Whenever a line carries the word "instances", pull it out of the entries.

*** THE DATA ***

What follows belongs to an exercise in optimizing a design on an open flow for small area, a short achievable clock period and few clock cycles per item; a production flow would make more cautious choices. Only simulation tests tie the RTL to the original design; equivalence was not proved. Power and IR drop assume default switching activity.

==> flow/config.mk <==
export PLATFORM = sky130hd
export DESIGN_NAME = heap_alloc_top
export DESIGN_NICKNAME = heap_alloc_top
export VERILOG_FILES = /design/flow/design.v
export SDC_FILE = /design/flow/constraint.sdc
export NUM_CORES = 4
export LEC_CHECK = 0
export CAP_MARGIN = 20
export CORE_MARGIN = 2
export CORE_UTILIZATION = 40
export SLEW_MARGIN = 20
==> flow/constraint.sdc <==
create_clock -name core_clock -period 10.0 [get_ports {clk_i}]
set_input_delay 2.0000 -clock core_clock [delete_from_list [all_inputs] [get_ports {clk_i}]]
set_output_delay 2.0000 -clock core_clock [all_outputs]
set_load 0.01 [all_outputs]
==> flow/design.v <==
`default_nettype none
package heap_pkg;
  typedef logic [16-1:0] heap_addr_t;   
  typedef logic [7-1:0] hdr_idx_t;   
  typedef enum logic {
    FIRST_FIT = 1'b0,
    BEST_FIT  = 1'b1
  } alloc_strategy_e;
  typedef enum logic [3:0] {
    ST_INIT_HEAD,
    ST_INIT_BLOCK,
    ST_IDLE,
    ST_ALLOC_WALK,
    ST_ALLOC_FIT,
    ST_WR_NEW,
    ST_FREE_WALK,
    ST_FREE_LINK,
    ST_WR_LINK,
    ST_RSP
  } walker_state_e;
  typedef struct packed {
    heap_addr_t size;
    heap_addr_t next;   
  } block_header_t;
  typedef struct packed {
    logic       is_alloc;
    heap_addr_t operand;   
  } heap_req_t;
  typedef struct packed {
    logic       is_alloc;
    logic       ok;
    heap_addr_t ptr;
  } heap_rsp_t;
  typedef struct packed {
    logic          en;
    hdr_idx_t      idx;
    block_header_t hdr;
  } hdr_wr_t;
endpackage
`default_nettype wire
`timescale 1ns/1ps
`default_nettype none
module heap_req_intake (
  input  wire logic                clk_i,
  input  wire logic                rst_ni,
  input  wire logic                req_valid_i,
  input  wire heap_pkg::heap_req_t req_i,
  output logic                     req_ready_o,
  output logic                     push_o,
  output heap_pkg::heap_req_t      push_req_o,
  input  wire logic                credit_i
);
  localparam int CRED_W = $clog2(4 + 1);
  localparam heap_pkg::heap_addr_t GRAIN_M1 = heap_pkg::heap_addr_t'(8 - 1);
  localparam heap_pkg::heap_addr_t MIN_SZ = heap_pkg::heap_addr_t'(16);
  logic [CRED_W-1:0]    credit_q, credit_d;
  logic                 push_q, push_d;
  logic                 ready_q;
  heap_pkg::heap_addr_t size_rnd;
  heap_pkg::heap_req_t  req_norm;
  heap_pkg::heap_req_t  push_req_q;
  assign size_rnd = (req_i.operand + GRAIN_M1) & ~GRAIN_M1;   
  always_comb begin
    req_norm = req_i;   
    if (req_i.is_alloc) begin
      req_norm.operand = (size_rnd < MIN_SZ) ? MIN_SZ : size_rnd;
    end
  end
  assign push_d   = req_valid_i && ready_q;
  assign credit_d = credit_q - {{(CRED_W-1){1'b0}}, push_q} + {{(CRED_W-1){1'b0}}, credit_i};
  always_ff @(posedge clk_i) begin
    if (!rst_ni) begin
      credit_q <= 4;
      push_q   <= 1'b0;
      ready_q  <= 1'b0;
    end else begin
      credit_q <= credit_d;
      push_q   <= push_d;
      ready_q  <= credit_d > {{(CRED_W-1){1'b0}}, push_d};
    end
  end
  always_ff @(posedge clk_i) begin
    if (push_d) push_req_q <= req_norm;
  end
  assign req_ready_o = ready_q;
  assign push_o      = push_q;
  assign push_req_o  = push_req_q;
endmodule
`default_nettype wire
`timescale 1ns/1ps
`default_nettype none
module heap_req_fifo (
  input  wire logic                clk_i,
  input  wire logic                rst_ni,
  input  wire logic                push_i,
  input  wire heap_pkg::heap_req_t push_req_i,
  output logic                     head_valid_o,
  output heap_pkg::heap_req_t      head_req_o,
  input  wire logic                pop_i,
  output logic                     credit_o
);
  localparam int DEPTH = 4;
  localparam int PTR_W = $clog2(DEPTH);
  localparam int CNT_W = $clog2(DEPTH + 1);
  logic [16:0] mem_q [0:DEPTH-1];   
  logic [PTR_W-1:0]    wr_ptr_q, rd_ptr_q;
  logic [CNT_W-1:0]    count_q;
  logic                credit_q;
  logic                do_pop;
  function automatic logic [PTR_W-1:0] ptr_inc(input logic [PTR_W-1:0] p);
    if (p == DEPTH - 1) ptr_inc = '0;
    else ptr_inc = p + 1'b1;
  endfunction
  assign do_pop = pop_i && head_valid_o;
  always_ff @(posedge clk_i) begin
    if (!rst_ni) begin
      wr_ptr_q <= '0;
      rd_ptr_q <= '0;
      count_q  <= '0;
      credit_q <= 1'b0;
    end else begin
      if (push_i) wr_ptr_q <= ptr_inc(wr_ptr_q);   
      if (do_pop) rd_ptr_q <= ptr_inc(rd_ptr_q);
      case ({push_i, do_pop})
        2'b10:   count_q <= count_q + 1'b1;
        2'b01:   count_q <= count_q - 1'b1;
        default: count_q <= count_q;
      endcase
      credit_q <= do_pop;   
    end
  end
  always_ff @(posedge clk_i) begin
    if (push_i) mem_q[wr_ptr_q] <= push_req_i;
  end
  assign head_valid_o = (count_q != '0);
  assign head_req_o   = mem_q[rd_ptr_q];
  assign credit_o     = credit_q;
endmodule
`default_nettype wire
`timescale 1ns/1ps
`default_nettype none
module heap_header_ram (
  input  wire logic                    clk_i,
  input  wire heap_pkg::hdr_idx_t      rd_idx_i,
  output heap_pkg::block_header_t      rd_hdr_o,
  input  wire heap_pkg::hdr_wr_t       hdr_wr_i
);
  localparam int ENTRIES = 1024 / 8;
  logic [2*16-1:0] mem_q [0:ENTRIES-1];   
  heap_pkg::block_header_t rd_hdr_q;
  always_ff @(posedge clk_i) begin
    if (hdr_wr_i.en) begin
      mem_q[hdr_wr_i.idx] <= hdr_wr_i.hdr;
    end
  end
  always_ff @(posedge clk_i) begin
    rd_hdr_q <= mem_q[rd_idx_i];   
  end
  assign rd_hdr_o = rd_hdr_q;
endmodule
`default_nettype wire
`timescale 1ns/1ps
`default_nettype none
module heap_free_list_walker (
  input  wire logic                      clk_i,
  input  wire logic                      rst_ni,
  input  wire heap_pkg::alloc_strategy_e strategy_i,
  input  wire logic                      head_valid_i,
  input  wire heap_pkg::heap_req_t       head_req_i,
  output logic                           pop_o,
  output heap_pkg::hdr_idx_t             rd_idx_o,
  input  wire heap_pkg::block_header_t   rd_hdr_i,
  output heap_pkg::hdr_wr_t              hdr_wr_o,
  output logic                           rsp_valid_o,
  output heap_pkg::heap_rsp_t            rsp_o,
  input  wire logic                      rsp_ready_i
);
  localparam heap_pkg::heap_addr_t HDR_SZ = heap_pkg::heap_addr_t'(8);
  localparam heap_pkg::heap_addr_t MIN_SZ = heap_pkg::heap_addr_t'(16);
  localparam heap_pkg::heap_addr_t BASE = heap_pkg::heap_addr_t'(8);
  localparam heap_pkg::heap_addr_t INIT_SZ =
    heap_pkg::heap_addr_t'(1024 - 8 - 8);
  heap_pkg::walker_state_e state_q, state_d;
  heap_pkg::heap_req_t     req_q, req_d;
  heap_pkg::heap_rsp_t     rsp_q, rsp_d;
  heap_pkg::heap_addr_t    cur_addr_q, cur_addr_d;   
  heap_pkg::heap_addr_t    prev_addr_q, prev_addr_d;
  heap_pkg::block_header_t prev_hdr_q, prev_hdr_d;
  heap_pkg::heap_addr_t    fit_addr_q, fit_addr_d;
  heap_pkg::block_header_t fit_hdr_q, fit_hdr_d;
  heap_pkg::heap_addr_t    best_diff_q, best_diff_d;
  logic                    found_q, found_d;
  heap_pkg::heap_addr_t    link_addr_q, link_addr_d;   
  heap_pkg::block_header_t link_hdr_q, link_hdr_d;
  heap_pkg::heap_addr_t    link_next_q, link_next_d;
  heap_pkg::heap_addr_t    rd_addr;
  heap_pkg::heap_addr_t    cur_diff;
  logic                    cur_fits, cur_take;
  logic [16:0]   split_need;
  logic                    do_split;
  heap_pkg::heap_addr_t    blk_addr, new_addr;
  function automatic heap_pkg::hdr_idx_t addr2idx(input heap_pkg::heap_addr_t a);
    addr2idx = a[7+2:3];   
  endfunction
  assign cur_fits = rd_hdr_i.size >= req_q.operand;
  assign cur_diff = rd_hdr_i.size - req_q.operand;
  assign cur_take = cur_fits && (strategy_i == heap_pkg::FIRST_FIT || !found_q ||
                                 cur_diff < best_diff_q);
  assign split_need = {1'b0, req_q.operand} + {1'b0, HDR_SZ} + {1'b0, MIN_SZ};
  assign do_split   = {1'b0, fit_hdr_q.size} >= split_need;
  assign new_addr   = fit_addr_q + HDR_SZ + req_q.operand;
  assign blk_addr   = req_q.operand - HDR_SZ;
  always_comb begin
    state_d     = state_q;
    req_d       = req_q;
    rsp_d       = rsp_q;
    cur_addr_d  = cur_addr_q;
    prev_addr_d = prev_addr_q;
    prev_hdr_d  = prev_hdr_q;
    fit_addr_d  = fit_addr_q;
    fit_hdr_d   = fit_hdr_q;
    best_diff_d = best_diff_q;
    found_d     = found_q;
    link_addr_d = link_addr_q;
    link_hdr_d  = link_hdr_q;
    link_next_d = link_next_q;
    pop_o       = 1'b0;
    rd_addr     = '0;
    hdr_wr_o    = '0;
    rsp_valid_o = 1'b0;
    unique case (state_q)
      heap_pkg::ST_INIT_HEAD: begin
        hdr_wr_o.en       = 1'b1;   
        hdr_wr_o.idx      = addr2idx('0);
        hdr_wr_o.hdr.next = BASE;
        state_d           = heap_pkg::ST_INIT_BLOCK;
      end
      heap_pkg::ST_INIT_BLOCK: begin
        hdr_wr_o.en       = 1'b1;   
        hdr_wr_o.idx      = addr2idx(BASE);
        hdr_wr_o.hdr.size = INIT_SZ;
        state_d           = heap_pkg::ST_IDLE;
      end
      heap_pkg::ST_IDLE: begin
        if (head_valid_i) begin
          pop_o      = 1'b1;
          req_d      = head_req_i;
          cur_addr_d = '0;
          found_d    = 1'b0;
          rd_addr    = '0;   
          state_d    = head_req_i.is_alloc ? heap_pkg::ST_ALLOC_WALK : heap_pkg::ST_FREE_WALK;
        end
      end
      heap_pkg::ST_ALLOC_WALK: begin
        if (cur_take) begin
          fit_addr_d  = cur_addr_q;
          fit_hdr_d   = rd_hdr_i;
          link_addr_d = prev_addr_q;
          link_hdr_d  = prev_hdr_q;
          best_diff_d = cur_diff;
          found_d     = 1'b1;
        end
        if ((strategy_i == heap_pkg::FIRST_FIT && cur_fits) || rd_hdr_i.next == '0) begin
          if (found_q || cur_take) begin
            state_d = heap_pkg::ST_ALLOC_FIT;
          end else begin
            rsp_d.is_alloc = 1'b1;   
            rsp_d.ok       = 1'b0;
            rsp_d.ptr      = '0;
            state_d        = heap_pkg::ST_RSP;
          end
        end else begin
          prev_addr_d = cur_addr_q;
          prev_hdr_d  = rd_hdr_i;
          cur_addr_d  = rd_hdr_i.next;
          rd_addr     = rd_hdr_i.next;
        end
      end
      heap_pkg::ST_ALLOC_FIT: begin
        rsp_d.is_alloc = 1'b1;
        rsp_d.ok       = 1'b1;
        rsp_d.ptr      = fit_addr_q + HDR_SZ;
        if (do_split) begin
          hdr_wr_o.en       = 1'b1;   
          hdr_wr_o.idx      = addr2idx(fit_addr_q);
          hdr_wr_o.hdr.size = req_q.operand;
          link_next_d       = new_addr;
          state_d           = heap_pkg::ST_WR_NEW;
        end else begin
          link_next_d = fit_hdr_q.next;   
          state_d     = heap_pkg::ST_WR_LINK;
        end
      end
      heap_pkg::ST_WR_NEW: begin
        hdr_wr_o.en       = 1'b1;   
        hdr_wr_o.idx      = addr2idx(new_addr);
        hdr_wr_o.hdr.size = fit_hdr_q.size - req_q.operand - HDR_SZ;
        hdr_wr_o.hdr.next = fit_hdr_q.next;
        state_d           = heap_pkg::ST_WR_LINK;
      end
      heap_pkg::ST_FREE_WALK: begin
        if (rd_hdr_i.next != '0 && rd_hdr_i.next < blk_addr) begin
          cur_addr_d = rd_hdr_i.next;
          rd_addr    = rd_hdr_i.next;
        end else begin
          link_addr_d = cur_addr_q;   
          link_hdr_d  = rd_hdr_i;
          link_next_d = blk_addr;
          rd_addr     = blk_addr;   
          state_d     = heap_pkg::ST_FREE_LINK;
        end
      end
      heap_pkg::ST_FREE_LINK: begin
        hdr_wr_o.en       = 1'b1;
        hdr_wr_o.idx      = addr2idx(blk_addr);
        hdr_wr_o.hdr.size = rd_hdr_i.size;
        hdr_wr_o.hdr.next = link_hdr_q.next;
        rsp_d.is_alloc    = 1'b0;
        rsp_d.ok          = 1'b1;
        rsp_d.ptr         = '0;
        state_d           = heap_pkg::ST_WR_LINK;
      end
      heap_pkg::ST_WR_LINK: begin
        hdr_wr_o.en       = 1'b1;
        hdr_wr_o.idx      = addr2idx(link_addr_q);
        hdr_wr_o.hdr.size = link_hdr_q.size;
        hdr_wr_o.hdr.next = link_next_q;
        state_d           = heap_pkg::ST_RSP;
      end
      heap_pkg::ST_RSP: begin
        rsp_valid_o = 1'b1;   
        if (rsp_ready_i) state_d = heap_pkg::ST_IDLE;
      end
      default: state_d = heap_pkg::ST_IDLE;
    endcase
  end
  always_ff @(posedge clk_i) begin
    if (!rst_ni) begin
      state_q <= heap_pkg::ST_INIT_HEAD;
    end else begin
      state_q <= state_d;
    end
  end
  always_ff @(posedge clk_i) begin
    req_q       <= req_d;
    rsp_q       <= rsp_d;
    cur_addr_q  <= cur_addr_d;
    prev_addr_q <= prev_addr_d;
    prev_hdr_q  <= prev_hdr_d;
    fit_addr_q  <= fit_addr_d;
    fit_hdr_q   <= fit_hdr_d;
    best_diff_q <= best_diff_d;
    found_q     <= found_d;
    link_addr_q <= link_addr_d;
    link_hdr_q  <= link_hdr_d;
    link_next_q <= link_next_d;
  end
  assign rd_idx_o = addr2idx(rd_addr);
  assign rsp_o    = rsp_q;
endmodule
`default_nettype wire
`timescale 1ns/1ps
`default_nettype none
module heap_alloc_top (
  input  wire logic                      clk_i,
  input  wire logic                      rst_ni,
  input  wire heap_pkg::alloc_strategy_e strategy_i,
  input  wire logic                      req_valid_i,
  input  wire heap_pkg::heap_req_t       req_i,
  output logic                           req_ready_o,
  output logic                           rsp_valid_o,
  output heap_pkg::heap_rsp_t            rsp_o,
  input  wire logic                      rsp_ready_i
);
  logic                    push;
  heap_pkg::heap_req_t     push_req;
  logic                    credit;
  logic                    head_valid;
  heap_pkg::heap_req_t     head_req;
  logic                    pop;
  heap_pkg::hdr_idx_t      rd_idx;
  heap_pkg::block_header_t rd_hdr;
  heap_pkg::hdr_wr_t       hdr_wr;
  heap_req_intake heap_req_intake_i (
    .clk_i       (clk_i),
    .rst_ni      (rst_ni),
    .req_valid_i (req_valid_i),
    .req_i       (req_i),
    .req_ready_o (req_ready_o),
    .push_o      (push),
    .push_req_o  (push_req),
    .credit_i    (credit)
  );
  heap_req_fifo heap_req_fifo_i (
    .clk_i        (clk_i),
    .rst_ni       (rst_ni),
    .push_i       (push),
    .push_req_i   (push_req),
    .head_valid_o (head_valid),
    .head_req_o   (head_req),
    .pop_i        (pop),
    .credit_o     (credit)
  );
  heap_free_list_walker heap_free_list_walker_i (
    .clk_i        (clk_i),
    .rst_ni       (rst_ni),
    .strategy_i   (strategy_i),
    .head_valid_i (head_valid),
    .head_req_i   (head_req),
    .pop_o        (pop),
    .rd_idx_o     (rd_idx),
    .rd_hdr_i     (rd_hdr),
    .hdr_wr_o     (hdr_wr),
    .rsp_valid_o  (rsp_valid_o),
    .rsp_o        (rsp_o),
    .rsp_ready_i  (rsp_ready_i)
  );
  heap_header_ram heap_header_ram_i (
    .clk_i    (clk_i),
    .rd_idx_i (rd_idx),
    .rd_hdr_o (rd_hdr),
    .hdr_wr_i (hdr_wr)
  );
endmodule
`default_nettype wire
==> flow/run.sh <==
#!/bin/bash
# synth_recipe.tcl (not shown) runs the flow's synth.tcl, then flattens the netlist and writes it again
# the make line also repeats each setting of config.mk as NAME=value (left out here)
make -C /OpenROAD-flow-scripts/flow DESIGN_CONFIG=/design/flow/config.mk WORK_HOME=/design/flow/orfs CLKGATE_MAP_FILE= SYNTH_SCRIPT=/design/flow/synth_recipe.tcl finish
==> summary.txt <==
registers in the layout, indices dropped and copies added, names as in the netlist, 16 cells and up, named ones only:
name,count
heap_free_list_walker_i.fit_hdr_q,32
heap_free_list_walker_i.req_q,16
heap_header_ram_i.rd_hdr_q,32
heap_free_list_walker_i.prev_hdr_q,32
heap_free_list_walker_i.rsp_q,18
heap_free_list_walker_i.fit_addr_q,16
heap_free_list_walker_i.cur_addr_q,16
heap_free_list_walker_i.link_hdr_q,32
heap_header_ram_i.mem_q,4096
heap_req_fifo_i.mem_q,68
heap_req_intake_i.push_req_q,17
heap_free_list_walker_i.link_next_q,16
heap_free_list_walker_i.best_diff_q,16
synth_stat cells, types with 103 or more instances:
cell / number
a21oi_1: 103
clkbuf_1: 224
edfxtp_1: 4390
ha_1: 114
inv_1: 123
mux2i_1: 145
mux4_2: 818
nand2_1: 805
nand3_1: 107
nor2_1: 304
o21ai_0: 195
o22ai_1: 384
logic make-up after synthesis:
group / after synthesis
fa+ha+maj: 120
xor+xnor: 72
flops: 4441
simple gates: 1510
buf+inv: 601
mux: 1003
compound gates: 1150
where the power goes:
group / total (mW) / switching [mW] / internal, mW
logic: 8.57 / 5.89 / 2.68
clock network: 15.9 / 7.07 / 8.87
registers: 22.2 / 0.417 / 21.8
total: 46.7 / 13.4 / 33.3
critical path: stages (launching register included):
cell,delay (ns)
edfxtp_1,0.54
or4_1,0.59
nor2_1,0.16
nand2_1,0.17
nor4_1,0.29
xnor2_1,0.21
ha_1,0.30
a211o_1,0.28
a21oi_1,0.24
o211ai_1,0.27
a21oi_2,0.52
a21oi_2,0.26
o21ai_4,0.92
or2_4,0.76
buf_4,0.67
o22ai_1,0.19
nor2_1,0.15
o221ai_1,0.43
o21ai_0,1.07
and4_1,0.30
cell usage in the layout, fill, tap and decap left out, drive strengths merged, types with 23 or more instances in the layout:
| cell | n |
|---|---|
| o41ai | 44 |
| nor2b | 31 |
| nand4 | 50 |
| nand2 | 806 |
| a32oi | 92 |
| nor4 | 28 |
| a211oi | 43 |
| a22oi | 29 |
| nor2 | 304 |
| buf | 387 |
| a221o | 26 |
| bufinv | 23 |
| dfxtp | 51 |
| and2 | 28 |
| a21oi | 106 |
| o21ai | 198 |
| mux2i | 145 |
| mux2 | 40 |
| xnor2 | 58 |
| o22ai | 384 |
| edfxtp | 4390 |
| clkbuf | 562 |
| inv | 132 |
| clkdlybuf4s50 | 41 |
| nor3 | 33 |
| a221oi | 38 |
| ha | 114 |
| mux4 | 818 |
| and3 | 50 |
| clkinv | 205 |
| a31oi | 61 |
| nand3 | 107 |
per-layer routing:
layer	up-vias	share of wire, %
met2	5780	46
met5	-	0.020
li1	37300	-
met1	49400	39
met4	16	4.1
met3	916	11
path summary, 6_finish.rpt:
kind                                          startpoint                                endpoint  slack, ns
setup reg to reg        heap_free_list_walker_i.req_q[7]           heap_header_ram_i.rd_hdr_q[4]       1.56
hold reg to reg   heap_free_list_walker_i.cur_addr_q[15]  heap_free_list_walker_i.fit_addr_q[15]       0.36
hold / removal    heap_free_list_walker_i.cur_addr_q[15]  heap_free_list_walker_i.fit_addr_q[15]       0.36
setup / recovery        heap_free_list_walker_i.req_q[7]           heap_header_ram_i.rd_hdr_q[4]       1.56
area by class of cell:
type,count,area (µm²),share of cell area (%)
antenna,13,32.5,0.0165
clock buffer,561,11700,5.95
clock inverter,249,2060,1.05
inverter,124,465,0.236
multi-input combinational,3855,38700,19.7
sequential,4441,133000,67.5
tap,5710,7140,3.63
timing repair buffer,429,3850,1.96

*** End of THE DATA ***

COMPLETED EXERCISE:
synth_stat cells, types with 103 or more instances:
cell usage in the layout, fill, tap and decap left out, drive strengths merged, types with 23 or more instances in the layout:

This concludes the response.